**Dataset entries:**
-- -- --
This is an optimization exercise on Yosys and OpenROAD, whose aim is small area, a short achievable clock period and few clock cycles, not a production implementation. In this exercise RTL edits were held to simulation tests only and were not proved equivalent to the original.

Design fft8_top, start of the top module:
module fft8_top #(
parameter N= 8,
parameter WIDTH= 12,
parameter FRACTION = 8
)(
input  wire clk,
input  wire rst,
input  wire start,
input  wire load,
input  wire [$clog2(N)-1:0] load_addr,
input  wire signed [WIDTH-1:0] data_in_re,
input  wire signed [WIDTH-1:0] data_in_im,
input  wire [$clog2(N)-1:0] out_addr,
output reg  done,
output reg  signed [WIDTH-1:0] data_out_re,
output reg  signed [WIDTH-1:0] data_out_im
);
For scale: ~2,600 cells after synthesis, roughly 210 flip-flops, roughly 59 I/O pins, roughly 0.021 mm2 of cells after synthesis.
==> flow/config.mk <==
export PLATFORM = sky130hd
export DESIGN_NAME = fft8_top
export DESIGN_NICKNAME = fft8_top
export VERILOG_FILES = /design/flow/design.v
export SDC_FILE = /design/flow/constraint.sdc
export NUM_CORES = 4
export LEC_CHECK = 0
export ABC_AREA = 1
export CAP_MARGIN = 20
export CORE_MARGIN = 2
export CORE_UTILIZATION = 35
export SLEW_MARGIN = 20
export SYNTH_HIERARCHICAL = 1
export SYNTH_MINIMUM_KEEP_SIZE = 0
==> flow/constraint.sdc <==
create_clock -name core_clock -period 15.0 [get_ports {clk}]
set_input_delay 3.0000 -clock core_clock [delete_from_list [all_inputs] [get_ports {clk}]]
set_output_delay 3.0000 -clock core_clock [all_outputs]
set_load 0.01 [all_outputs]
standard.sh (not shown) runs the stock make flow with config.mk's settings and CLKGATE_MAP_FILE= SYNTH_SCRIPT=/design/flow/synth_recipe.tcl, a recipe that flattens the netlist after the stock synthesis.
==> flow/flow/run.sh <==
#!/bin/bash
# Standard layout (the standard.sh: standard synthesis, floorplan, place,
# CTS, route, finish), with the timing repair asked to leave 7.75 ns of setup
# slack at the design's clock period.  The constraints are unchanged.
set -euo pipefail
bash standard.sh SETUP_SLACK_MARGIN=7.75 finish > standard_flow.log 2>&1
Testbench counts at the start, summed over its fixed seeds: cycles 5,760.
-- -- --
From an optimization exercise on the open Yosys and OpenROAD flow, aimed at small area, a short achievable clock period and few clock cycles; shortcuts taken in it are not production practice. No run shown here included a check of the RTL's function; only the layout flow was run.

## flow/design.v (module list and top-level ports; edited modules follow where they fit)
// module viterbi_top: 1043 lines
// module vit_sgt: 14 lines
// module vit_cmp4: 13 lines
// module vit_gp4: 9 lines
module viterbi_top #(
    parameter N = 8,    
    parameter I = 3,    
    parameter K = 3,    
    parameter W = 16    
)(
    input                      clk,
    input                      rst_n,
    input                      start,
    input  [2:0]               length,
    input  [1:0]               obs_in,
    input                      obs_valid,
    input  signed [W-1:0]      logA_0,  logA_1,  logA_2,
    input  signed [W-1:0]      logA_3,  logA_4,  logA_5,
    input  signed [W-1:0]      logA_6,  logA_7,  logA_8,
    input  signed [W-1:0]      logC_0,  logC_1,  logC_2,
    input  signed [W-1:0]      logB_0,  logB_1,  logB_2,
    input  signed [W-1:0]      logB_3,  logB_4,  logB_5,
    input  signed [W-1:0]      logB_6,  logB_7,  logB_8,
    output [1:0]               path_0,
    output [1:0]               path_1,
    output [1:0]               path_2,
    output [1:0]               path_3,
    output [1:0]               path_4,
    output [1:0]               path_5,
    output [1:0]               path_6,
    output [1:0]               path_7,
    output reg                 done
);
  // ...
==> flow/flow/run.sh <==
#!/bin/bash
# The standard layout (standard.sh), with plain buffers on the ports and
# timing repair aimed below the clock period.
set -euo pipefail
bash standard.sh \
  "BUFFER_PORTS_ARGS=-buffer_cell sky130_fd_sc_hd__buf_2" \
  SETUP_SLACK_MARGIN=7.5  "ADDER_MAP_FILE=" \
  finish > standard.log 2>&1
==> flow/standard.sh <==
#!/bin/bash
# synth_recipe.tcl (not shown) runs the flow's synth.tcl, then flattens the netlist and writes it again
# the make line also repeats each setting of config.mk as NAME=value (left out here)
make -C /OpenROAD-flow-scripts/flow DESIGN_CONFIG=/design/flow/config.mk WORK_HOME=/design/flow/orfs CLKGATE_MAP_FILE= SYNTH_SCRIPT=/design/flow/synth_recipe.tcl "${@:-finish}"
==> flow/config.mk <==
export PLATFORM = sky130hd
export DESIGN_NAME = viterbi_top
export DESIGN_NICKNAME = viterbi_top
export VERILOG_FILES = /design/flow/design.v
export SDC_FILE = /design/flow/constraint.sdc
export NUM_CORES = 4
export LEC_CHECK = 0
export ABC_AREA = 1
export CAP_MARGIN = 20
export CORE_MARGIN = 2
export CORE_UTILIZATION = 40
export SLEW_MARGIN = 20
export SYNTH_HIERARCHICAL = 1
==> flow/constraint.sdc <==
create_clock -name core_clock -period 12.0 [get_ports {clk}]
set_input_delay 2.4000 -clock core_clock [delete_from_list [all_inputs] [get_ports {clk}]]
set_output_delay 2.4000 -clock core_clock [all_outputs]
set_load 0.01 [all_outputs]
-- -- --
**What is required:**
Gather each line in these records that contains the string "start".

**Response for this exercise:**
Design fft8_top, start of the top module:
input  wire start,
Testbench counts at the start, summed over its fixed seeds: cycles 5,760.
    input                      start,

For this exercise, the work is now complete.